┌─ Data excerpts
$ cat config.mk
export PLATFORM = sky130hd
export DESIGN_NAME = bus_phy_spread
export DESIGN_NICKNAME = d
export VERILOG_FILES = /design/src/design/bus_phy_pkg.sv /design/src/design/prbs_gen.sv /design/src/design/bus_phy_spread.sv
export SDC_FILE = /design/constraint.sdc
export NUM_CORES = 1
export LEC_CHECK = 0
export BUFFER_PORTS_ARGS = -buffer_cell sky130_fd_sc_hd__buf_2
export CAP_MARGIN = 25
export CORE_MARGIN = 2
export CORE_UTILIZATION = 30
export DETAILED_ROUTE_END_ITERATION = 16
export PLACE_DENSITY = 0.52
export SLEW_MARGIN = 10
export SYNTH_ARGS = -nofsm -noshare
export SYNTH_HDL_FRONTEND = slang
export SYNTH_SLANG_ARGS = --single-unit
$ cat constraint.sdc
create_clock -name sys_clk -period 25.5 [get_ports sys_clk]
set_input_delay 5.1 -clock sys_clk [delete_from_list [all_inputs] [get_ports sys_clk]]
set_output_delay 5.1 -clock sys_clk [all_outputs]
set_load 0.02 [all_outputs]
$ cat src/design/bus_phy_pkg.sv
package bus_phy_pkg;

  localparam int NUM_CH = 2;

  // Clock and update timing
  localparam int CLK_PERIOD_NS   = 10;
  localparam int FAST_UPDATE_NS  = 1400000;
  localparam int SLOW_UPDATE_NS  = 180224000;
  localparam int FAST_UPDATE_CYC = FAST_UPDATE_NS / CLK_PERIOD_NS;
  localparam int SLOW_UPDATE_CYC = SLOW_UPDATE_NS / CLK_PERIOD_NS;
  localparam int FAST_UPDATES    = 64;

  // Bit building: oscillator cycles per bus bit, last phase index
  localparam int         OSC_PER_BIT = 3;
  localparam logic [1:0] PH_LAST     = 2'(OSC_PER_BIT - 1);

  // One oscillator period at offset 0 is 275 cycles; period*(512+off)
  // stays at this product when the centre is right.
  localparam int          PLL_K       = 275 * 512;
  localparam int          MEAS_OSC    = 32;
  localparam logic [25:0] PLL_TARGET  = 26'(MEAS_OSC * PLL_K);
  localparam logic [9:0]  OFFSET_BASE = 10'h200;
  localparam logic [9:0]  CENTRE_RST  = 10'h113;
  localparam logic [9:0]  CENTRE_MIN  = 10'h040;
  localparam logic [9:0]  CENTRE_MAX  = 10'h3ff;

  // Spread code
  localparam logic [5:0]  SPREAD_MID  = 6'h20;
  localparam logic [14:0] PRBS_SEED   = 15'h0001;

  // Register map, per channel block of 16 bytes
  localparam logic [11:0] REG_SS_CTRL = 12'h000;
  localparam logic [11:0] REG_OFFSET  = 12'h004;
  localparam logic [11:0] REG_STATUS  = 12'h008;
  localparam logic [11:0] CH_STRIDE   = 12'h010;

  localparam int SSC_EN_BIT     = 0;
  localparam int SSC_DEV_LO_BIT = 1;
  localparam int SSC_DEV_HI_BIT = 2;
  localparam int SSC_LEN_LSB    = 3;
  localparam int STS_CENTRE_LSB = 0;
  localparam int STS_CODE_LSB   = 10;
  localparam int STS_FAST_BIT   = 16;
  localparam int STS_FRAME_BIT  = 17;

  localparam logic [4:0] SSC_RST    = 5'h00;
  localparam logic [7:0] OFFSET_RST = 8'h00;

  // Gray along idle -> high -> low
  typedef enum logic [1:0] {
    DRV_IDLE = 2'b00,
    DRV_HIGH = 2'b01,
    DRV_LOW  = 2'b11,
    DRV_HIZ  = 2'b10
  } drive_state_t;

endpackage

$ cat src/design/prbs_gen.sv
`timescale 1ns/100ps
module prbs_gen
  import bus_phy_pkg::*;
(
  input  wire logic       sys_clk,
  input  wire logic       rst,
  input  wire logic       step,
  input  wire logic [1:0] len_sel,
  output logic      [5:0] code
);

  logic [14:0] lfsr_q;
  logic [14:0] mask;
  logic        fb;

  always_comb
  begin
    case (len_sel)
      2'h0:
      begin
        fb   = lfsr_q[5] ^ lfsr_q[4];
        mask = 15'h003f;
      end
      2'h1:
      begin
        fb   = lfsr_q[6] ^ lfsr_q[5];
        mask = 15'h007f;
      end
      2'h2:
      begin
        fb   = lfsr_q[10] ^ lfsr_q[8];
        mask = 15'h07ff;
      end
      default:
      begin
        fb   = lfsr_q[14] ^ lfsr_q[13];
        mask = 15'h7fff;
      end
    endcase
  end

  // A length change may leave the active bits all zero; reseed then
  always_ff @(posedge sys_clk or posedge rst)
  begin
    if (rst)
      lfsr_q <= PRBS_SEED;
    else if ((lfsr_q & mask) == 15'h0000)
      lfsr_q <= PRBS_SEED;
    else if (step)
      lfsr_q <= {lfsr_q[13:0], fb};
  end

  assign code = lfsr_q[5:0];

endmodule // prbs_gen

$ cat src/design/bus_phy_spread.sv
`timescale 1ns/100ps
// Behaviour
// - Map frame and level to idle, hi-Z, high, low
// - Pass return data only while framing, no thermal
// - Thermal limit forces hi-Z and zero response
// - Spreading per channel, only when enable bit set
// - Sixty-four evenly spaced bit durations at full deviation
// - Each bus bit is three oscillator cycles
// - Loop compares clock reference with oscillator period
// - Fast phase after reset and offset write
// - Fast phase is 64 updates of 1.4 ms
// - Then slow updates every 180.224 ms
// - Centre updates far slower than spread steps
// - Maximal PRBS of length 6, 7, 11, 15
// - Paired bit periods keep even frames constant
// - Two deviation bits pick off, 1/4, 1/2 or full deviation
// - Spread word changes at bit start; frame fall or spread off resets it to mid
// - Frame starts on frame fall, bits on level fall
// - Level low one third for 1, two for 0
module bus_phy_spread
  import bus_phy_pkg::*;
#(
  parameter int FAST_CYC = FAST_UPDATE_CYC,
  parameter int SLOW_CYC = SLOW_UPDATE_CYC
)(
  input  wire logic                     sys_clk,
  input  wire logic                     rst,
  input  wire logic                     psel,
  input  wire logic                     penable,
  input  wire logic                     pwrite,
  input  wire logic [11:0]              paddr,
  input  wire logic [31:0]              pwdata,
  output logic      [31:0]              prdata,
  output logic                          pready,
  output logic                          pslverr,
  input  wire logic [NUM_CH-1:0]        frame_ctrl_n,
  input  wire logic [NUM_CH-1:0]        tx_bit,
  output logic      [NUM_CH-1:0]        tx_bit_take,
  output logic      [NUM_CH-1:0]        bus_level_ctrl,
  input  wire logic [NUM_CH-1:0]        thermal_limit,
  input  wire logic [NUM_CH-1:0]        bus_return_raw,
  output logic      [NUM_CH-1:0]        slave_response_bit,
  output drive_state_t [NUM_CH-1:0]     bus_drive_state,
  output logic      [NUM_CH-1:0]        idle_drv_en,
  output logic      [NUM_CH-1:0]        signal_drv_en,
  output logic      [NUM_CH-1:0][5:0]   spread_dac_code,
  output logic      [NUM_CH-1:0][9:0]   centre_dac_code
);

  logic [4:0]  spread_control_reg [NUM_CH];
  logic [7:0]  offset_q [NUM_CH];
  logic [31:0] status_w [NUM_CH];
  logic [NUM_CH-1:0] offset_wr;
  logic [31:0] rd_data;
  logic        hit;
  logic        wr_ok;
  logic [31:0] prdata_q;

  // Register decode; status words are read-only
  always_comb
  begin
    hit       = 1'b0;
    rd_data   = 32'h0000_0000;
    offset_wr = '0;
    wr_ok     = psel && penable && pwrite;
    for (int c = 0; c < NUM_CH; c++)
    begin
      if (paddr == REG_SS_CTRL + 12'(c) * CH_STRIDE)
      begin
        hit     = 1'b1;
        rd_data = {27'h0, spread_control_reg[c]};
      end
      else if (paddr == REG_OFFSET + 12'(c) * CH_STRIDE)
      begin
        hit          = 1'b1;
        rd_data      = {24'h0, offset_q[c]};
        offset_wr[c] = wr_ok;
      end
      else if (paddr == REG_STATUS + 12'(c) * CH_STRIDE)
      begin
        hit     = 1'b1;
        rd_data = status_w[c];
      end
    end
  end

  always_ff @(posedge sys_clk or posedge rst)
  begin
    if (rst)
    begin
      for (int c = 0; c < NUM_CH; c++)
      begin
        spread_control_reg[c] <= SSC_RST;
        offset_q[c]           <= OFFSET_RST;
      end
    end
    else if (wr_ok)
    begin
      for (int c = 0; c < NUM_CH; c++)
      begin
        if (paddr == REG_SS_CTRL + 12'(c) * CH_STRIDE)
          spread_control_reg[c] <= pwdata[4:0];
        if (offset_wr[c])
          offset_q[c] <= pwdata[7:0];
      end
    end
  end

  // Read data is latched in the setup cycle so it is a flop output
  always_ff @(posedge sys_clk or posedge rst)
  begin
    if (rst)
      prdata_q <= 32'h0000_0000;
    else if (psel && !penable)
      prdata_q <= rd_data;
  end

  assign prdata  = prdata_q;
  assign pready  = 1'b1;
  assign pslverr = psel && penable && !hit;

  for (genvar g = 0; g < NUM_CH; g++)
  begin : g_ch
    logic        frame_d1_q;
    logic        frame_fall;
    logic [10:0] osc_cnt_q;
    logic        osc_tick;
    logic [1:0]  ph_q;
    logic        lead_q;
    logic        data_q;
    logic        level_q;
    logic        level_d;
    logic        bit_start;
    logic        spread_on;
    logic [1:0]  dev;
    logic [5:0]  code_q;
    logic        pair_q;
    logic [5:0]  prbs_code;
    logic signed [7:0]  step_s;
    logic signed [11:0] period_s;
    logic [10:0] period;
    logic [9:0]  centre_q;
    logic [15:0] meas_cyc_q;
    logic [4:0]  meas_osc_q;
    logic [15:0] meas_q;
    logic        meas_ok_q;
    logic [25:0] prod;
    logic [24:0] timer_q;
    logic [6:0]  fast_left_q;
    logic        upd_tick;
    drive_state_t drv_d;
    drive_state_t drv_q;
    logic        trans_q;
    logic        trans_d;
    logic        idle_q;
    logic        sig_q;
    logic        resp_q;

    assign frame_fall = frame_d1_q && !frame_ctrl_n[g];
    assign dev = {spread_control_reg[g][SSC_DEV_HI_BIT],
                  spread_control_reg[g][SSC_DEV_LO_BIT]};
    assign spread_on = spread_control_reg[g][SSC_EN_BIT]
                       && (dev != 2'h0);

    // Deviation span scales 1/4, 1/2, full with the two deviation bits
    always_comb
    begin
      step_s   = 8'(signed'({2'b00, code_q}) - 8'sd32);
      step_s   = step_s >>> (2'd3 - dev);
      period_s = signed'({2'b00, centre_q}) + 12'(step_s);
      if (period_s < 12'sd2)
        period = 11'h002;
      else
        period = period_s[10:0];
    end

    // Compare with >= so a centre step mid-period cannot skip the tick
    assign osc_tick  = (osc_cnt_q >= period - 11'h001);
    // No data bit starts on the edge that detects the frame fall
    assign bit_start = osc_tick && (ph_q == PH_LAST)
                       && !frame_ctrl_n[g] && !frame_d1_q;
    assign tx_bit_take[g] = bit_start;

    always_ff @(posedge sys_clk or posedge rst)
    begin
      if (rst)
        frame_d1_q <= 1'b1;
      else
        frame_d1_q <= frame_ctrl_n[g];
    end

    // Oscillator model, realigned to the frame start
    always_ff @(posedge sys_clk or posedge rst)
    begin
      if (rst)
        osc_cnt_q <= 11'h000;
      else if (frame_fall || osc_tick)
        osc_cnt_q <= 11'h000;
      else
        osc_cnt_q <= osc_cnt_q + 11'h001;
    end

    // First bit after frame fall is a lead bit held high
    always_ff @(posedge sys_clk or posedge rst)
    begin
      if (rst)
      begin
        ph_q   <= 2'h0;
        lead_q <= 1'b0;
        data_q <= 1'b1;
      end
      else if (frame_fall)
      begin
        ph_q   <= 2'h0;
        lead_q <= 1'b1;
      end
      else if (osc_tick)
      begin
        ph_q <= (ph_q == PH_LAST) ? 2'h0 : ph_q + 2'h1;
        if (bit_start)
        begin
          lead_q <= 1'b0;
          data_q <= tx_bit[g];
        end
      end
    end

    always_comb
    begin
      if (frame_ctrl_n[g] || lead_q || frame_fall)
        level_d = 1'b1;
      else if (ph_q == 2'h0)
        level_d = 1'b0;
      else if (ph_q == 2'h1)
        level_d = data_q;
      else
        level_d = 1'b1;
    end

    always_ff @(posedge sys_clk or posedge rst)
    begin
      if (rst)
        level_q <= 1'b1;
      else
        level_q <= level_d;
    end

    prbs_gen u_prbs (
      .sys_clk (sys_clk),
      .rst     (rst),
      .step    (bit_start && spread_on && !pair_q),
      .len_sel (spread_control_reg[g][SSC_LEN_LSB +: 2]),
      .code    (prbs_code)
    );

    // Odd bits mirror the previous code so each pair sums the same
    always_ff @(posedge sys_clk or posedge rst)
    begin
      if (rst)
      begin
        code_q <= SPREAD_MID;
        pair_q <= 1'b0;
      end
      else if (!spread_on)
      begin
        code_q <= SPREAD_MID;
        pair_q <= 1'b0;
      end
      // Lead bit runs at mid so only data bits pair up
      else if (frame_fall)
      begin
        code_q <= SPREAD_MID;
        pair_q <= 1'b0;
      end
      else if (bit_start)
      begin
        code_q <= pair_q ? ~code_q : prbs_code;
        pair_q <= !pair_q;
      end
    end

    // Period measurement over 32 oscillator cycles
    always_ff @(posedge sys_clk or posedge rst)
    begin
      if (rst)
      begin
        meas_cyc_q <= 16'h0000;
        meas_osc_q <= 5'h00;
        meas_q     <= 16'h0000;
        meas_ok_q  <= 1'b0;
      end
      else if (osc_tick && meas_osc_q == 5'(MEAS_OSC - 1))
      begin
        meas_q     <= meas_cyc_q + 16'h0001;
        meas_cyc_q <= 16'h0000;
        meas_osc_q <= 5'h00;
        meas_ok_q  <= 1'b1;
      end
      else
      begin
        meas_cyc_q <= meas_cyc_q + 16'h0001;
        if (osc_tick)
          meas_osc_q <= meas_osc_q + 5'h01;
      end
    end

    assign prod = 26'(meas_q) * 26'(OFFSET_BASE + 10'(offset_q[g]));
    assign upd_tick = (fast_left_q != 7'h00)
                      ? (timer_q == 25'(FAST_CYC - 1))
                      : (timer_q == 25'(SLOW_CYC - 1));

    always_ff @(posedge sys_clk or posedge rst)
    begin
      if (rst)
      begin
        timer_q     <= 25'h0000000;
        fast_left_q <= 7'(FAST_UPDATES);
      end
      else if (offset_wr[g])
      begin
        timer_q     <= 25'h0000000;
        fast_left_q <= 7'(FAST_UPDATES);
      end
      else if (upd_tick)
      begin
        timer_q <= 25'h0000000;
        if (fast_left_q != 7'h00)
          fast_left_q <= fast_left_q - 7'h01;
      end
      else
        timer_q <= timer_q + 25'h0000001;
    end

    // One step per update; the update spacing dwarfs a bit time
    always_ff @(posedge sys_clk or posedge rst)
    begin
      if (rst)
        centre_q <= CENTRE_RST;
      else if (upd_tick && meas_ok_q)
      begin
        if (prod > PLL_TARGET && centre_q > CENTRE_MIN)
          centre_q <= centre_q - 10'h001;
        else if (prod < PLL_TARGET && centre_q < CENTRE_MAX)
          centre_q <= centre_q + 10'h001;
      end
    end

    always_comb
    begin
      if (thermal_limit[g])
        drv_d = DRV_HIZ;
      else if (frame_ctrl_n[g])
        drv_d = level_q ? DRV_IDLE : DRV_HIZ;
      else
        drv_d = level_q ? DRV_HIGH : DRV_LOW;
      if (drv_d == DRV_IDLE)
        trans_d = 1'b1;
      else if (drv_d == DRV_HIGH)
        trans_d = trans_q;
      else
        trans_d = 1'b0;
    end

    // Idle driver keeps the bus through the idle/high handoff
    always_ff @(posedge sys_clk or posedge rst)
    begin
      if (rst)
      begin
        drv_q   <= DRV_HIZ;
        trans_q <= 1'b0;
        idle_q  <= 1'b0;
        sig_q   <= 1'b0;
        resp_q  <= 1'b0;
      end
      else
      begin
        drv_q   <= drv_d;
        trans_q <= trans_d;
        idle_q  <= (drv_d == DRV_IDLE)
                   || (drv_d == DRV_HIGH && trans_d);
        sig_q   <= (drv_d == DRV_LOW)
                   || (drv_d == DRV_HIGH && !trans_d);
        resp_q  <= !frame_ctrl_n[g] && !thermal_limit[g]
                   && bus_return_raw[g];
      end
    end

    always_comb
    begin
      status_w[g] = 32'h0000_0000;
      status_w[g][STS_CENTRE_LSB +: 10] = centre_q;
      status_w[g][STS_CODE_LSB +: 6]    = code_q;
      status_w[g][STS_FAST_BIT]         = (fast_left_q != 7'h00);
      status_w[g][STS_FRAME_BIT]        = !frame_ctrl_n[g];
    end

    assign bus_level_ctrl[g]     = level_q;
    assign bus_drive_state[g]    = drv_q;
    assign idle_drv_en[g]        = idle_q;
    assign signal_drv_en[g]      = sig_q;
    assign slave_response_bit[g] = resp_q;
    assign spread_dac_code[g]    = code_q;
    assign centre_dac_code[g]    = centre_q;
  end

endmodule // bus_phy_spread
└─
Your goal: Can you write out the lines above, from the first one through the one containing "export SYNTH_ARGS = -nofsm -noshare", exactly as they appear and nothing more?

Exercise output:
$ cat config.mk
export PLATFORM = sky130hd
export DESIGN_NAME = bus_phy_spread
export DESIGN_NICKNAME = d
export VERILOG_FILES = /design/src/design/bus_phy_pkg.sv /design/src/design/prbs_gen.sv /design/src/design/bus_phy_spread.sv
export SDC_FILE = /design/constraint.sdc
export NUM_CORES = 1
export LEC_CHECK = 0
export BUFFER_PORTS_ARGS = -buffer_cell sky130_fd_sc_hd__buf_2
export CAP_MARGIN = 25
export CORE_MARGIN = 2
export CORE_UTILIZATION = 30
export DETAILED_ROUTE_END_ITERATION = 16
export PLACE_DENSITY = 0.52
export SLEW_MARGIN = 10
export SYNTH_ARGS = -nofsm -noshare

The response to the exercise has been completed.